Some days I feel like a failure and other days, well, famously fantastic! Working with
adolescents can sometimes make one feel like having their invariable mood swings. I ‘worry’ about
so many things, like whether I offended my shy student for half-listening while dealing with other
pressing concerns. Fortunately, she was warm towards me the next day, a fact I can only thank
TEEN-RESILENCY for. I do believe kids forgive adults for not being perfect, but it certainly helps if
they feel like adults are trying their best. “Kindness covers a multitude of sins,” hmm… or is that
“a soft answer turns away wrath?” Eh, they go hand-in-hand.
What a week!
When a student says, “I hate this class,” do they say that for the same reasons I’m thinking? Hate
is a strong word, but most teenagers seem to like STRONG words (especially those famous
absolutes of no one, always, and never). Do the 34 students crammed around table groupings in
our small room bother them? Or is it the ten talkers who shout-out, get up/ walk around, throw
things, and interrupt the overall learning of the class with their impervious distractions? As the
teacher, how do I allow such behaviors continue? What am I doing (or not doing) to maintain order for the
students who want to get the most out of 8th grade English? How do I instill consistency when I only see
students every other day? Does research suggest teenagers forget information overnight, or was that only my
brain?
Of course, the “I hate this class” statement might have nothing to do with the dynamics and
everything to do with the content rigor. Currently 1/6th of my students are failing and mainly
because they are missing multiple assignments. How can I give students a score for something they
haven’t done? Which brings me back to the nature of grades – Do they measure a student’s
preparation/ planning, organization, ability to follow directions, and engagement, or focus only on
Language Arts standards like reading comprehension and writing protocols. YES. It’s nearly
impossible to separate the two, and certainly in the work world we don’t. A boss can’t evaluate the
quality of your project if you don’t possess the self-management skills to complete it (let alone on
time).
Still somehow, I see it as my awesome (fearful) responsibility to ensure students get their @#$*
together. The ranges of student abilities challenges me enough and I’m unsure how to support
students that don’t verbalize/ recognize their struggles in the class. Going through the grade book,
I make a list of students and their missing assignments, wondering WHY – Did they not understand
the directions? Did they not know how to do the assignment? Did they forget? Did something unrelated
happen to them outside of class? The list of possibilities goes on…

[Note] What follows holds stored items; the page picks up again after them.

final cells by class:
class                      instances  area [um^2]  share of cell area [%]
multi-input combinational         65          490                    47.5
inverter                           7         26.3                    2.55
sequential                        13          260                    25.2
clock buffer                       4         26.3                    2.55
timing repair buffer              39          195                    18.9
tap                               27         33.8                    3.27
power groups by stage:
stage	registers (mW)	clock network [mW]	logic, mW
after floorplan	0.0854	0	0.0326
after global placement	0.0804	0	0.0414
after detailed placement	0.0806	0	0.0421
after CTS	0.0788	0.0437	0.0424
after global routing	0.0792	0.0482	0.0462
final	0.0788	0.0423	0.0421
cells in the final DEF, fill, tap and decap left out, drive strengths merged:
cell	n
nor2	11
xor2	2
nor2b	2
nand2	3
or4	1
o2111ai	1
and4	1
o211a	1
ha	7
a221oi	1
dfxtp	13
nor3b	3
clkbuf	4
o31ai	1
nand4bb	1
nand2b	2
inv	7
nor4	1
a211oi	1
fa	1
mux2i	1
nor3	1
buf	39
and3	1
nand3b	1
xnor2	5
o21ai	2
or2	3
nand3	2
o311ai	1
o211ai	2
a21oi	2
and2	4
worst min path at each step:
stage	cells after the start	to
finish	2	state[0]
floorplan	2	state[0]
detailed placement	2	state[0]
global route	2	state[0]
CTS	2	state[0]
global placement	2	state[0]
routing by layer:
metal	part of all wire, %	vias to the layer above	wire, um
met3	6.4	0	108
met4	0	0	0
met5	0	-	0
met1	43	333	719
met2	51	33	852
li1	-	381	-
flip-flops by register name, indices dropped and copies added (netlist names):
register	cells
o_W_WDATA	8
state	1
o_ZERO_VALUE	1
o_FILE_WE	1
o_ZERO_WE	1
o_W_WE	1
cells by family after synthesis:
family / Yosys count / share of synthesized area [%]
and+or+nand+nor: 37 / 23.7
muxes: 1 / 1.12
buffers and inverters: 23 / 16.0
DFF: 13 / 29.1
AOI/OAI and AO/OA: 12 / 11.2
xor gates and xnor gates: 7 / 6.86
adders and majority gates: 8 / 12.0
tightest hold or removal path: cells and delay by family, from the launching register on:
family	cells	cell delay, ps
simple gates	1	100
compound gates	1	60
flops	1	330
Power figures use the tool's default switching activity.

I think about schools that require students with missing assignments for the day to stay after school
and make them up. Such a change would certainly place academics more at the forefront of school
values. I kind of wish my school had something similar – some may argue that it’s good to let kids
fail in 8th grade before high school grades matter for college admittance, but the thing is, if they
don’t learn good management skills in Jr. High, how are they going to suddenly change for high
school? By not pushing accountability with a pro-active solution addressing the problem, the
pattern will continue.
TIME isn’t only a student issue, but a teacher one as well. I better understand why teachers have
summers off now; during school months they can average 10-14 hour work days depending on
clubs, sports, parent-meetings/ student-conferences, returning email, planning, grading/ giving
feedback, and inputting/ assessing data. It all adds up and I walk out of school befuddled as to
where the time went. Choosing to take an online grad-level class this semester in addition to
everything else was probably not the best decision (understatement inserted here).

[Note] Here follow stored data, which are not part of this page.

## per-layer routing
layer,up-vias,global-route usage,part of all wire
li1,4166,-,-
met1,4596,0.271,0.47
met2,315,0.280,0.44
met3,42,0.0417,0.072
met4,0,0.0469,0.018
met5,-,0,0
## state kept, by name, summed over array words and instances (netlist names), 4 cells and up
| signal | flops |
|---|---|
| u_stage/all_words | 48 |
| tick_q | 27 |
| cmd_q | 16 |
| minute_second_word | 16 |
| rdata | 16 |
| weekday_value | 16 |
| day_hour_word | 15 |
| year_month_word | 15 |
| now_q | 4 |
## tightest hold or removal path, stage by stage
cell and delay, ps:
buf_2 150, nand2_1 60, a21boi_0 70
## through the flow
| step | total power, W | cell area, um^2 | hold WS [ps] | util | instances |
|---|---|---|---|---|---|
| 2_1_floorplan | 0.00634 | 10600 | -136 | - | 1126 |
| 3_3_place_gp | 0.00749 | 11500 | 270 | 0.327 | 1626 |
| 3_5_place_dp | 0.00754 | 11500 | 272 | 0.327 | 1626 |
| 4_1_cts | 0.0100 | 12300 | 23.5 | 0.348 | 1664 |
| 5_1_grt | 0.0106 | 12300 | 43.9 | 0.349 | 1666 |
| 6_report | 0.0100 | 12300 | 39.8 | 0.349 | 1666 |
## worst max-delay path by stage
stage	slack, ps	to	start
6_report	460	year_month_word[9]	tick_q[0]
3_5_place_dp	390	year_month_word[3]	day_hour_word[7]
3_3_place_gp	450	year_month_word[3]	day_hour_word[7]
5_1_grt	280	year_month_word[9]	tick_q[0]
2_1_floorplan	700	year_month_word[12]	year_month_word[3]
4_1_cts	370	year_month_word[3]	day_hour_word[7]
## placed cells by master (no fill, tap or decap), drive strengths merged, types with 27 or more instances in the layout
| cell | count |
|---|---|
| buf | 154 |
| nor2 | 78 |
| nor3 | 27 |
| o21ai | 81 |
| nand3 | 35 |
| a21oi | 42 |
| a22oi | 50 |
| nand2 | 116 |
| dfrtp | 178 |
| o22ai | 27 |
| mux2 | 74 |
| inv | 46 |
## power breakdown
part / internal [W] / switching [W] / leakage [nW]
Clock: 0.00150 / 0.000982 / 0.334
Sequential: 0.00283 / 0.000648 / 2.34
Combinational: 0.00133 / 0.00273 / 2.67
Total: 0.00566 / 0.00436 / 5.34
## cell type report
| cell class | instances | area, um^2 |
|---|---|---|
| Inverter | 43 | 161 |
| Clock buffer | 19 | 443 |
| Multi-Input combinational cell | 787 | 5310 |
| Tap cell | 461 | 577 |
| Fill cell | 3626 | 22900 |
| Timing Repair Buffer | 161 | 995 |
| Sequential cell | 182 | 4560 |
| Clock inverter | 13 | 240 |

And how do I STOP thinking about my students when I’m not at school?
Is it strange that I feel like they’re “mine”? Is it because I’m a female without local family, or does
it have to do with the larger message from society placing students’ final failures and success on
teachers? Could any other profession, would any other profession, accept such a charge? I don’t
know. I kind of want to interview a police officer and ask whether he/ she is able to block out
work-related ‘cases, faces, and places’ when away.

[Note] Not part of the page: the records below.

File: src/core/tsl_defines.vh
// Shared offsets, field positions, codes and reset values of the transport status log block
`ifndef TSL_DEFINES_VH
`define TSL_DEFINES_VH

// Register byte offsets
`define TSL_OFS_CMD_LO 5'h00
`define TSL_OFS_CMD_HI 5'h04
`define TSL_OFS_ATA_STATUS 5'h08
`define TSL_OFS_PAGE_DATA 5'h0c
`define TSL_OFS_DEV_STATE 5'h10

// Field positions in the command registers
`define TSL_LO_FEATURE 7:0
`define TSL_LO_COUNT 15:8
`define TSL_LO_LBA_LOW 23:16
`define TSL_LO_LBA_MID 31:24
`define TSL_HI_LBA_HIGH 7:0
`define TSL_HI_COUNT_PREV 15:8
`define TSL_HI_MID_PREV 23:16
`define TSL_HI_COMMAND 31:24

// Status register bit positions
`define TSL_ST_ACCEPTED 0
`define TSL_ST_FAILED 1
`define TSL_ST_PAGE_BUSY 2
`define TSL_ST_SEG_INIT 3

// Taskfile codes
`define TSL_CMD_SMART 8'hb0
`define TSL_CMD_READ_LOG_EXT 8'h2f
`define TSL_CMD_WRITE_LOG_EXT 8'h3f
`define TSL_FEAT_SMART_RD_LOG 8'hd5
`define TSL_FEAT_SMART_WR_LOG 8'hd6
`define TSL_SMART_CYL_LOW 8'h4f
`define TSL_SMART_CYL_HIGH 8'hc2
`define TSL_PAGE_STATUS 8'he0
`define TSL_PAGE_DATA 8'he1
`define TSL_COUNT_ONE 8'h01
`define TSL_COUNT_EIGHT 8'h08

// Status page content
`define TSL_FORMAT_VERSION 16'h0003
`define TSL_SPEC_LEVEL 16'h0001
`define TSL_EXT_BUSY 16'hffff
`define TSL_EXT_IDLE 16'h0000
`define TSL_PAGE_LAST_WORD 7'h7f

// Drive status codes
`define TSL_DS_ACTIVE 8'h00
`define TSL_DS_STANDBY 8'h01
`define TSL_DS_SLEEP 8'h02
`define TSL_DS_SELF_TEST 8'h03
`define TSL_DS_OFFLINE 8'h04
`define TSL_DS_TRANSPORT 8'h05

// Reset values
`define TSL_RST_WORD 32'h00000000
`define TSL_RST_BYTE 8'h00

`endif

File: src/core/tsl_fifo.v
// Synchronous valid/ready FIFO with parameterised width and depth
`timescale 1ns/10ps
module tsl_fifo #(
  parameter WIDTH = 32,
  parameter DEPTH = 8,
  parameter AW = 3
) (
  // Clock and reset
  input wire clk_in,
  input wire resetn_in,
  // Fill side
  input wire in_valid_in,
  input wire [WIDTH-1:0] in_data_in,
  output wire in_ready_out,
  // Drain side
  output wire out_valid_out,
  output wire [WIDTH-1:0] out_data_out,
  input wire out_ready_in
);
  reg [WIDTH-1:0] mem_reg [0:DEPTH-1];
  reg [AW-1:0] wr_ptr_reg;
  reg [AW-1:0] rd_ptr_reg;
  reg [AW:0] count_reg;
  wire push;
  wire pop;

  assign in_ready_out = (count_reg != DEPTH[AW:0]);
  assign out_valid_out = (count_reg != {(AW+1){1'b0}});
  assign out_data_out = mem_reg[rd_ptr_reg];
  assign push = in_valid_in && in_ready_out;
  assign pop = out_valid_out && out_ready_in;

  always @(posedge clk_in) begin
    if (push) begin
      mem_reg[wr_ptr_reg] <= in_data_in;
    end
  end

  always @(posedge clk_in or negedge resetn_in) begin
    if (!resetn_in) begin
      wr_ptr_reg <= {AW{1'b0}};
      rd_ptr_reg <= {AW{1'b0}};
      count_reg <= {(AW+1){1'b0}};
    end else begin
      if (push) begin
        wr_ptr_reg <= (wr_ptr_reg == DEPTH[AW-1:0] - 1'b1) ? {AW{1'b0}} : wr_ptr_reg + 1'b1;
      end
      if (pop) begin
        rd_ptr_reg <= (rd_ptr_reg == DEPTH[AW-1:0] - 1'b1) ? {AW{1'b0}} : rd_ptr_reg + 1'b1;
      end
      if (push && !pop) begin
        count_reg <= count_reg + 1'b1;
      end else if (pop && !push) begin
        count_reg <= count_reg - 1'b1;
      end
    end
  end
endmodule // tsl_fifo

Do teachers CRAVE busyness? I think I do to some extent… if I’m not researching, planning,
writing, or thinking, then what am I supposed to be doing? Work is life. Life is work. Living in the
in between moments, how does one really do that? I fear the un-planned, un-busied, quiet
moments of the mind and soul. Because stress is better than depression, “I don’t have time,” feels
like an easier response.
One thing’s for sure, and I’ve probably said it before, I was made to teach… even if it’s messy,
even if I’m clueless, overwhelmed, emotional when alone, and obsessive-compulsive trying to
maintain structures/ organization… I love, love, love what I get to do every day!